How is it that these Gandhians have never spoken about the denial of democratic rights in the state to those who had migrated to the region due to partition? How could these erudite internationally “acclaimed” Gandhians fail to recall what the Supreme Court of India had said in this respect way back in 1987, how it had directed that the state government, through an “appropriate executive direction” rectify this anomaly of these citizens of India not having the right to be in electoral rolls, not having the right to be elected to a village Panchayat, not having the right to purchase any land or to be employed under the State government…”?

Would the Mahatma have approved of such discrimination?

Do these Gandhians not know that as early as 1949, in an “impassioned plea” to Nehru “for taking Ladakh directly under the care of the Union Government, the Ladakhi Buddhist Association said, “Tibet is the cultural daughter of India, and we of the ‘lesser Tibet’ seek the bosom of the gracious mother to receive more nourishment for growth to full stature. Will the great mother (India) refuse to take to her arms one of her weakest, forlorn and distressed children?” Ludicrously these neo-Gandhians, in their letter, have also admitted that there “was only a handful of people aware of the existence of Article 370.” Can we safely assert that this handful only comprised of these compromised Gandhians?
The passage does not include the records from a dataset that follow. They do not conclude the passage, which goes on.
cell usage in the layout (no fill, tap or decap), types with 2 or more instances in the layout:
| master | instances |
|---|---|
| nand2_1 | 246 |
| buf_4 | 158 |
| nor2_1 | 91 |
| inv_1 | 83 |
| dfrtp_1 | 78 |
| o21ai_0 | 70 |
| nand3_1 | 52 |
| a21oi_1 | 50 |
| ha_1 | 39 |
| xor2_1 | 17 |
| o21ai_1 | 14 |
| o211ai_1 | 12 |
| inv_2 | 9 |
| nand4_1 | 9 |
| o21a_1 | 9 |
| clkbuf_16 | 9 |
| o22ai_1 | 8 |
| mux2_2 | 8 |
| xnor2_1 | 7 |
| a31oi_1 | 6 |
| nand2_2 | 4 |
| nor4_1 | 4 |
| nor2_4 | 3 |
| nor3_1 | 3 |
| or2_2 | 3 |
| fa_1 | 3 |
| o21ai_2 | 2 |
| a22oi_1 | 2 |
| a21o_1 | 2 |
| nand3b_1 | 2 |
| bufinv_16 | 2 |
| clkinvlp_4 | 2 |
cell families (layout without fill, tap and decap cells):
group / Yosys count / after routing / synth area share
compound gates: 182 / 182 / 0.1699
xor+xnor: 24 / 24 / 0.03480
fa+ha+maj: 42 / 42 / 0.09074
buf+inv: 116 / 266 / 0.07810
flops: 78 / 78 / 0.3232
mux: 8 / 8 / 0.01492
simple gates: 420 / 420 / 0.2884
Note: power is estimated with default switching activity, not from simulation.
In fact, throughout their long struggle for the abrogation of 370, the Jana Sangh and BJP never failed to highlight the fact that removal of 370 would bring about greater bonding and opportunities for the people of the area. The Jana Sangh’s objective “was not the victory or defeat of the government, but the change of policy on its part.” One of Dr Syama Prasad Mookerjee’s closest political associates, the finest interpreter of his political vision Pandit Deendayal Upadhyaya, remarked, how Dr Mookerjee, would not “tolerate discrimination against the people of Jammu and Kashmir in the matter of fundamental rights and other privileges granted and guaranteed by our Constitution.”
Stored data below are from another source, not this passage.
### src/rtl/lp_seq_pkg.sv
package lp_seq_pkg;

  typedef enum logic [2:0] {
    PS_RUN        = 3'd0,
    PS_MSTOP_PEND = 3'd1,
    PS_ALLSTOP    = 3'd2,
    PS_SSTBY      = 3'd3,
    PS_DSTBY      = 3'd4,
    PS_MSTOPPED   = 3'd5,
    PS_ENTRY      = 3'd6
  } pstate_e;

  typedef enum logic [1:0] {
    GT_ON   = 2'd0,
    GT_PEND = 2'd1,
    GT_OFF  = 2'd2
  } gate_e;

  typedef enum logic [1:0] {
    TG_NONE    = 2'd0,
    TG_ALLSTOP = 2'd1,
    TG_SSTBY   = 2'd2,
    TG_DSTBY   = 2'd3
  } target_e;

endpackage

### src/rtl/lp_wake_merge.sv
module lp_wake_merge #(
  parameter int NUM_EXT_IRQ = 16
) (
  input  logic                   nmi,
  input  logic [NUM_EXT_IRQ-1:0] ext_irq,
  input  logic                   tmr_irq,
  input  logic                   wdt_irq,
  output logic                   wake
);
  localparam int NSRC = NUM_EXT_IRQ + 3;

  logic [NSRC-1:0] src;
  logic [NSRC:0]   chain;

  assign src = {wdt_irq, tmr_irq, nmi, ext_irq};

  assign chain[0] = 1'b0;
  for (genvar i = 0; i < NSRC; i++) begin : g_or
    assign chain[i+1] = chain[i] | src[i];
  end

  assign wake = chain[NSRC];
endmodule

### src/rtl/lp_mode_select.sv
module lp_mode_select
  import lp_seq_pkg::*;
#(
  parameter int NUM_PERIPH = 8
) (
  input  logic                  acs_en,
  input  logic                  stby_sel,
  input  logic                  deep_sel,
  input  logic                  mstop_dma,
  input  logic [NUM_PERIPH-1:0] mstop_periph,
  output target_e               target
);
  logic all_stopped;

  assign all_stopped = mstop_dma & (&mstop_periph);

  always_comb begin
    if (stby_sel) begin
      target = deep_sel ? TG_DSTBY : TG_SSTBY;
    end else if (acs_en && all_stopped) begin
      target = TG_ALLSTOP;
    end else begin
      target = TG_NONE;
    end
  end
endmodule

### src/rtl/lp_dma_gate.sv
module lp_dma_gate
  import lp_seq_pkg::*;
(
  input  logic  clk,
  input  logic  rst_n,
  input  logic  mstop_dma,
  input  logic  dma_busy,
  output gate_e gate
);
  gate_e gate_q, gate_d;

  always_comb begin
    gate_d = gate_q;
    case (gate_q)
      GT_ON: begin
        if (mstop_dma) gate_d = dma_busy ? GT_PEND : GT_OFF;
      end
      GT_PEND: begin
        if (!mstop_dma)    gate_d = GT_ON;
        else if (!dma_busy) gate_d = GT_OFF;
      end
      GT_OFF: begin
        if (!mstop_dma) gate_d = GT_ON;
      end
      default: gate_d = GT_ON;
    endcase
  end

  always_ff @(posedge clk or negedge rst_n) begin
    if (!rst_n) gate_q <= GT_ON;
    else        gate_q <= gate_d;
  end

  assign gate = gate_q;

  // a stop request during a transfer must not stop the clock yet
  a_r2_defer_stop: assert property (@(posedge clk) disable iff (!rst_n)
    (gate_q == GT_ON && mstop_dma && dma_busy) |=> (gate_q == GT_PEND));

  // pending stays pending while the transfer continues
  a_r2_hold_pend: assert property (@(posedge clk) disable iff (!rst_n)
    (gate_q == GT_PEND && mstop_dma && dma_busy) |=> (gate_q == GT_PEND));

  // release of the request always restarts the clock
  a_r4_release: assert property (@(posedge clk) disable iff (!rst_n)
    (gate_q == GT_OFF && !mstop_dma) |=> (gate_q == GT_ON));
endmodule

### src/rtl/lp_core_fsm.sv
module lp_core_fsm
  import lp_seq_pkg::*;
(
  input  logic    clk,
  input  logic    rst_n,
  input  logic    wait_pulse,
  input  logic    wake,
  input  logic    dma_busy,
  input  target_e target,
  output pstate_e core_state
);
  pstate_e state_q, state_d;
  target_e tgt_q, tgt_d;
  logic    tgt_load;

  assign tgt_load = (state_q == PS_RUN) && wait_pulse;
  assign tgt_d    = tgt_load ? target : tgt_q;

  always_comb begin
    state_d = state_q;
    case (state_q)
      PS_RUN: begin
        if (wait_pulse) state_d = PS_ENTRY;
      end
      PS_ENTRY: begin
        if (wake || tgt_q == TG_NONE) begin
          state_d = PS_RUN;
        end else if (!dma_busy) begin
          case (tgt_q)
            TG_ALLSTOP: state_d = PS_ALLSTOP;
            TG_SSTBY:   state_d = PS_SSTBY;
            TG_DSTBY:   state_d = PS_DSTBY;
            default:    state_d = PS_RUN;
          endcase
        end
      end
      PS_ALLSTOP, PS_SSTBY: begin
        if (wake) state_d = PS_RUN;
      end
      PS_DSTBY: state_d = PS_DSTBY;
      default:  state_d = PS_RUN;
    endcase
  end

  always_ff @(posedge clk or negedge rst_n) begin
    if (!rst_n) begin
      state_q <= PS_RUN;
      tgt_q   <= TG_NONE;
    end else begin
      state_q <= state_d;
      tgt_q   <= tgt_d;
    end
  end

  assign core_state = state_q;

  // entry is held while the DMA engine is busy
  a_r8_defer_entry: assert property (@(posedge clk) disable iff (!rst_n)
    (state_q == PS_ENTRY && dma_busy && !wake && tgt_q != TG_NONE)
      |=> (state_q == PS_ENTRY));

  // a wake during deferral cancels entry
  a_r11_cancel: assert property (@(posedge clk) disable iff (!rst_n)
    (state_q == PS_ENTRY && wake) |=> (state_q == PS_RUN));

  // wake leaves clock stop and standby
  a_r9_wake_exit: assert property (@(posedge clk) disable iff (!rst_n)
    ((state_q == PS_ALLSTOP || state_q == PS_SSTBY) && wake) |=> (state_q == PS_RUN));

  // deep standby is left only by reset
  a_r10_deep_sticky: assert property (@(posedge clk) disable iff (!rst_n)
    (state_q == PS_DSTBY) |=> (state_q == PS_DSTBY));

  // the latched target does not move once entry is in progress
  a_r13_tgt_stable: assert property (@(posedge clk) disable iff (!rst_n)
    (state_q == PS_ENTRY) |=> $stable(tgt_q));
endmodule

### src/rtl/lp_entry_seq.sv
module lp_entry_seq
  import lp_seq_pkg::*;
#(
  parameter int NUM_PERIPH  = 8,
  parameter int NUM_EXT_IRQ = 16
) (
  input  logic                   clk,
  input  logic                   rst_n,
  input  logic                   dma_busy,
  input  logic                   mstop_dma,
  input  logic [NUM_PERIPH-1:0]  mstop_periph,
  input  logic                   acs_en,
  input  logic                   stby_sel,
  input  logic                   deep_sel,
  input  logic                   wait_pulse,
  input  logic                   nmi,
  input  logic [NUM_EXT_IRQ-1:0] ext_irq,
  input  logic                   tmr_irq,
  input  logic                   wdt_irq,
  output logic                   dma_clk_en,
  output logic                   dma_reg_acc,
  output logic [2:0]             pwr_state
);
  logic    rst_s1_q, rst_sync_n;
  logic    wake;
  target_e target;
  gate_e   gate;
  pstate_e core_state;
  logic    lp_gated;
  logic    clk_ran_q;

  // reset: asynchronous assert, synchronous release
  always_ff @(posedge clk or negedge rst_n) begin
    if (!rst_n) begin
      rst_s1_q   <= 1'b0;
      rst_sync_n <= 1'b0;
    end else begin
      rst_s1_q   <= 1'b1;
      rst_sync_n <= rst_s1_q;
    end
  end

  lp_wake_merge #(.NUM_EXT_IRQ(NUM_EXT_IRQ)) u_wake (
    .nmi     (nmi),
    .ext_irq (ext_irq),
    .tmr_irq (tmr_irq),
    .wdt_irq (wdt_irq),
    .wake    (wake)
  );

  lp_mode_select #(.NUM_PERIPH(NUM_PERIPH)) u_sel (
    .acs_en       (acs_en),
    .stby_sel     (stby_sel),
    .deep_sel     (deep_sel),
    .mstop_dma    (mstop_dma),
    .mstop_periph (mstop_periph),
    .target       (target)
  );

  lp_dma_gate u_gate (
    .clk       (clk),
    .rst_n     (rst_sync_n),
    .mstop_dma (mstop_dma),
    .dma_busy  (dma_busy),
    .gate      (gate)
  );

  lp_core_fsm u_core (
    .clk        (clk),
    .rst_n      (rst_sync_n),
    .wait_pulse (wait_pulse),
    .wake       (wake),
    .dma_busy   (dma_busy),
    .target     (target),
    .core_state (core_state)
  );

  assign lp_gated = (core_state == PS_ALLSTOP) || (core_state == PS_SSTBY) ||
                    (core_state == PS_DSTBY);

  assign dma_clk_en = (gate != GT_OFF) && !lp_gated;

  // clock must have run for a full cycle before registers reopen
  always_ff @(posedge clk or negedge rst_sync_n) begin
    if (!rst_sync_n) clk_ran_q <= 1'b1;
    else             clk_ran_q <= dma_clk_en;
  end

  assign dma_reg_acc = !mstop_dma && dma_clk_en && clk_ran_q;

  always_comb begin
    if (core_state != PS_RUN)  pwr_state = core_state;
    else if (gate == GT_PEND)  pwr_state = PS_MSTOP_PEND;
    else if (gate == GT_OFF)   pwr_state = PS_MSTOPPED;
    else                       pwr_state = PS_RUN;
  end

  // no register access while the stop request is set
  a_r3_no_access: assert property (@(posedge clk) disable iff (!rst_sync_n)
    mstop_dma |-> !dma_reg_acc);

  // no DMA clock in any low-power state
  a_r5_gated_lp: assert property (@(posedge clk) disable iff (!rst_sync_n)
    (pwr_state == 3'd2 || pwr_state == 3'd3 || pwr_state == 3'd4) |-> !dma_clk_en);

  // the DMA clock never stops during a transfer in run state
  a_r2_clk_busy: assert property (@(posedge clk) disable iff (!rst_sync_n)
    (pwr_state == 3'd1) |-> dma_clk_en);
endmodule

### config.mk
export PLATFORM = sky130hd
export DESIGN_NAME = lp_entry_seq
export DESIGN_NICKNAME = d
export VERILOG_FILES = /design/src/rtl/lp_seq_pkg.sv /design/src/rtl/lp_wake_merge.sv /design/src/rtl/lp_mode_select.sv /design/src/rtl/lp_dma_gate.sv /design/src/rtl/lp_core_fsm.sv /design/src/rtl/lp_entry_seq.sv
export SDC_FILE = /design/constraint.sdc
export NUM_CORES = 1
export LEC_CHECK = 0
export BUFFER_PORTS_ARGS = -buffer_cell sky130_fd_sc_hd__buf_2
export CORE_MARGIN = 5
export CORE_UTILIZATION = 41
export DETAILED_ROUTE_END_ITERATION = 10
export GPL_TIMING_DRIVEN = 1
export HOLD_SLACK_MARGIN = 0.03
export PLACE_DENSITY = 0.77
export SLEW_MARGIN = 25
export SYNTH_ARGS = -nofsm -noshare
export SYNTH_HDL_FRONTEND = slang
export SYNTH_HIERARCHICAL = 1
export SYNTH_SLANG_ARGS = --single-unit
### constraint.sdc
create_clock -name clk -period 1.7 [get_ports clk]
set_clock_uncertainty 0.2 [all_clocks]
set_input_delay 0.085 -clock clk [delete_from_list [all_inputs] [get_ports clk]]
set_output_delay 0.085 -clock clk [all_outputs]
set_load 0.02 [all_outputs]
---- After elaboration in Yosys (flattened, before gate mapping) ----
Index checks and enable logic that the tools add are counted.
Widths: inputs -> output; s select.
cells by class
  $add $sub $neg .......................... 0
  $mul .................................... 0
  div/mod/pow operators ................... 0
  $lt $le $gt $ge ......................... 0
  eq/ne operators ......................... 16
  shift operators ......................... 0
  multiplexer cells ....................... 18
  bitwise operators ....................... 19
  reduce and logical (&&, ||, !) cells .... 18
operator list
  cell                count
  $mux 3              7
  $or 1x1->1          18
  $mux 2              6
  $pmux 3 s4          1
  $pmux 3 s3          1
  $ne 2x2->1 const B  4
  $reduce_and 8->1    1
  $eq 2x2->1 const B  3
  $eq 3x2->1 const B  2
  $eq 3x3->1 const B  2
  $pmux 2 s3          1
  $reduce_and 3->1    2
  $logic_and 1x1->1   5
  $eq 2x1->1 const B  2
  $logic_not 2->1     2
  $logic_not 3->1     1
  $logic_or 1x1->1    3
  $ne 3x2->1 const B  1
  $ne 3x3->1 const B  1
  $reduce_bool 3->1   1
  $logic_not 1->1     2
  $mux 1              2
  $ne 2x1->1 const B  1
  $reduce_or 2->1     1
  $and 1x1->1         1
storage, ports and cells
  register bits after elaboration ......... 10
  latch bits .............................. 0
  memory bits (writable) .................. 0
  bits in read-only memories .............. 0
  input port bits ......................... 35
  output and inout port bits .............. 5
  memories ................................ 0

---- Longest topological paths before layout ----
Gate-level depths: netlist of the first run.
  depth after elaboration ................. 21
  gate-level depth with buffers ........... 5
  depth with buffers taken out ............ 5

---- Modules after synthesis ----
The synthesis of the first run kept the hierarchy.
modules (own cells, without submodules)
  module          times used  cells an instance  area each (µm²)
  lp_core_fsm     1           25                 307.8
  lp_entry_seq    1           17                 178.9
  lp_dma_gate     1           7                  81.3
  lp_wake_merge   1           6                  45.0
  lp_mode_select  1           6                  43.8

---- Worst setup path before layout of the first run ----
No wires, ideal clock.
  kind .................................... in2reg
  start ................................... in ext_irq[12]
  end ..................................... reg u_core.state_q[1] (netlist: u_core/core_state[1])
  setup time .............................. 0.065 ns
  arrival ................................. 1.338 ns
  required time ........................... 1.435 ns
  path slack .............................. 0.097 ns
  cell stages on the path ................. 5
  buffers on the path ..................... 0
  cell sequence ........................... nor4_1 nand4_1 or4_1 nor4b_1 a211o_1
between the ends
  word-level cells in the longest chain between the ends .. 10
  elaborated cells between the ends (all ways) .. 13
RTL lines
  what                                            line                 RTL
  start: declaration                              lp_entry_seq.sv:17   input logic [NUM_EXT_IRQ-1:0] ext_irq,
  $or 1x1->1 * (7 in series)                      lp_wake_merge.sv:19  assign chain[i+1] = chain[i] | src[i];
  via wake                                        lp_entry_seq.sv:25   logic wake;
  $logic_or 1x1->1                                lp_core_fsm.sv:26    if (wake || tgt_q == TG_NONE) begin
  $mux 3 or $ne 3x2->1 (tied branches)            -
  $pmux 3 s4 or $reduce_and 3->1 (tied branches)  -
  end signal: assignment                          lp_core_fsm.sv:50    state_q <= state_d;
  end: declaration                                lp_core_fsm.sv:12    pstate_e state_q, state_d;
Mark *: on every way through the listed nets, which the timed path passes. The rest lies on a longest branch.
A chain may end at the register's enable or synchronous reset.

---- Worst setup path in the final report of the first run ----
  start ................................... reg u_core.state_q[1] (netlist: u_core/core_state[1])
  end ..................................... out dma_reg_acc
between the ends
  word-level cells in the longest chain between the ends .. 7
  elaborated cells between the ends (all ways) .. 9
RTL lines
  what                               line                RTL
  $eq 3x2->1                         lp_entry_seq.sv:78  assign lp_gated = (core_state == PS_ALLSTOP) || (core_state == PS_SSTBY) ||
  $logic_or 1x1->1                   lp_entry_seq.sv:78
  $logic_or 1x1->1 *                 lp_entry_seq.sv:78
  $logic_not 1->1 *                  lp_entry_seq.sv:81  assign dma_clk_en = (gate != GT_OFF) && !lp_gated;
  $logic_and 1x1->1 *                lp_entry_seq.sv:81
  $logic_and 1x1->1 * (2 in series)  lp_entry_seq.sv:89  assign dma_reg_acc = !mstop_dma && dma_clk_en && clk_ran_q;
  end: declaration                   lp_entry_seq.sv:21  output logic dma_reg_acc,
Mark *: on every way between the ends. The rest lies on a longest branch, timed or not.

==> results of run 1 <==
## where the power goes
group / total [mW] / switching, mW / internal (mW)
clock network: 0.215 / 0.0854 / 0.130
logic: 0.345 / 0.156 / 0.189
registers: 0.315 / 0.0334 / 0.282
total: 0.875 / 0.274 / 0.601
## logic make-up after synthesis
kind of cell,share of synthesized area
AO/OA/AOI/OAI,0.0876
adder cells (fa/ha/maj),0.0952
buffers and inverters,0.0400
flip-flops,0.383
multiplexers,0.0343
other,0.00571
AND/OR/NAND/NOR,0.354
## how the worst max path moves through the flow
stage                    startpoint              endpoint  depth (start not counted)
3_5_place_dp             ext_irq[4]  u_core/core_state[1]                          6
6_report       u_core/core_state[1]           dma_reg_acc                          4
4_1_cts              u_gate/gate[0]          pwr_state[0]                          5
2_1_floorplan           ext_irq[12]  u_core/core_state[1]                          5
5_1_grt        u_core/core_state[2]            dma_clk_en                          4
3_3_place_gp             ext_irq[4]  u_core/core_state[1]                          6
## per-stage QoR
step	instance area (um2)	power (mW)	setup TNS (ps)	setup WS (ps)
3_3_place_gp	883	0.565	-153	-105
4_1_cts	1050	0.842	0	0.421
6_report	1130	0.875	0	29.0
2_1_floorplan	657	0.477	0	97.0
5_1_grt	1130	0.936	-143	-50.9
3_5_place_dp	883	0.587	-220	-181
## worst reg2reg max path: stages (launching register included)
cell and delay [ps]:
sky130_fd_sc_hd__dfrtp_2 400, sky130_fd_sc_hd__buf_4 150, sky130_fd_sc_hd__nor4b_2 420, sky130_fd_sc_hd__mux2_1 370
## placed cells by master, fill, tap and decap left out, drive strengths merged
cell,count
ha,5
and3,1
o32ai,1
nor4,5
inv,4
or2,2
or3b,1
nor2b,1
nor3b,3
dfrtp,9
nand2b,2
o41ai,1
nand4,3
nor4b,2
clkbuf,4
buf,48
o21bai,1
dfstp,1
nor2,3
mux2,2
or4,1
a211o,1
and4bb,2
conb,1
a21o,2
nor3,2
nand2,3
dlygate4sd3,10
## routing by layer
metal | vias up | track usage | wire (um)
met3 | 2 | 0.0241 | 79
li1 | 345 | - | -
met2 | 16 | 0.328 | 1140
met4 | 0 | 0.0393 | 8
met5 | - | 0 | 0
met1 | 326 | 0.181 | 784
## layout make-up
cell class,count,area [um2]
multi-input combinational,45,430
fill,106,379
sequential,10,253
timing repair buffer,58,373
clock buffer,4,36.3
tap,16,20.0
inverter,4,15.0
## timing repair
| action | in CTS | in global routing |
|---|---|---|
| resized for setup | 5 | 11 |
| buffers inserted | 3 | 2 |
| cloned | 0 | 1 |
| pin swaps | 0 | 3 |
| endpoints found under the setup margin | 3 | 6 |
| endpoints found under the hold margin | 15 | 1 |
## flip-flops by register name, summed over array words and instances, names as in the netlist
| name | flops |
|---|---|
| rst_s1_q | 1 |
| u_core/tgt_q | 2 |
| u_core/core_state | 3 |
| u_gate/gate | 2 |
| clk_ran_q | 1 |
| rst_sync_n | 1 |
While the ruling National Conference’s attitude, Upadhyaya noted, was that it did “not want emotional integration of the State with Bharat”, Dr Mookerjee, he pointed out, “was opposed to all these symbols of separatism” and “wanted deletion of Article 370 of the Constitution, which was only inserted as a temporary measure. He had warned the Government of India that if Jammu and Kashmir was allowed to be treated as a special case, there would crop up a number of demands similar in nature.” Similarly, Upadhyaya had argued later that “if we continue to retain that separatist article even today, this will only help Pakistan” and that if we wish to “neutralise Pakistan’s argument – which is based on the two nation-theory – we shall have to remain firm on the principle of one nation in thought, speech and action.”
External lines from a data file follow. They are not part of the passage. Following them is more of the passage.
[src/rtl/gpio_edge_pend.sv]
module gpio_edge_pend #(
  parameter int WIDTH = 32
) (
  input  logic             clk,
  input  logic             rst,
  input  logic [WIDTH-1:0] level,
  input  logic [WIDTH-1:0] rise_en,
  input  logic [WIDTH-1:0] fall_en,
  input  logic [WIDTH-1:0] clr_mask,
  output logic [WIDTH-1:0] pending,
  output logic             irq
);

  logic [WIDTH-1:0] pend_nxt;
  logic             irq_q;

  for (genvar p = 0; p < WIDTH; p++) begin : g_pin
    logic prev_q;
    logic pend_q;
    logic hit;

    // A fresh edge outranks a clear arriving in the same cycle
    assign hit = (level[p] & ~prev_q & rise_en[p]) |
                 (~level[p] & prev_q & fall_en[p]);
    assign pend_nxt[p] = hit | (pend_q & ~clr_mask[p]);

    always_ff @(posedge clk) begin
      if (rst) begin
        prev_q <= 1'b0;
        pend_q <= 1'b0;
      end else begin
        prev_q <= level[p];
        pend_q <= pend_nxt[p];
      end
    end

    assign pending[p] = pend_q;
  end

  always_ff @(posedge clk) begin
    if (rst) irq_q <= 1'b0;
    else     irq_q <= |pend_nxt;
  end

  assign irq = irq_q;

endmodule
Upadhyaya himself has written reams on the issue, besides leading and initiating movements for its abrogation. Sometime in June 1960, in a piece on ‘Dr Mookerjee, Kashmir and the Future’, Upadhyaya succinctly articulated the Jana Sangh’s objective behind the demand for abrogating the vexatious Article. The demand was never made with a mind-set of triumphalism, “Let us not rest”, he wrote, “Till we see that our brethren in Jammu & Kashmir stand shoulder to shoulder with us and enjoy all the rights that we enjoy, and also bear all the obligations of Indian citizenship.”

While enumerating his vision of a new Jammu-Kashmir and Ladakh, Prime Minister Modi referred to this dimension, he spoke of how the marginalised needed to be mainstreamed in the region and be conferred with equal rights and opportunities. He spoke of the scope of growth and development that the region will now see. He alluded to how the gate-keepers of power in the region will see their monopoly break. It is a vision for the region that our great minds had yearned and aspired for in the past. It is a vision of integration, of support, of rights in and of obligations towards our collective national existence. In a sense, Modi reinforced Upadhyaya’s vision of “one nation in thought, speech and action.”

Genuine Gandhians would hardly have a problem with it. It is only the Marxist-Gandhians who are whining!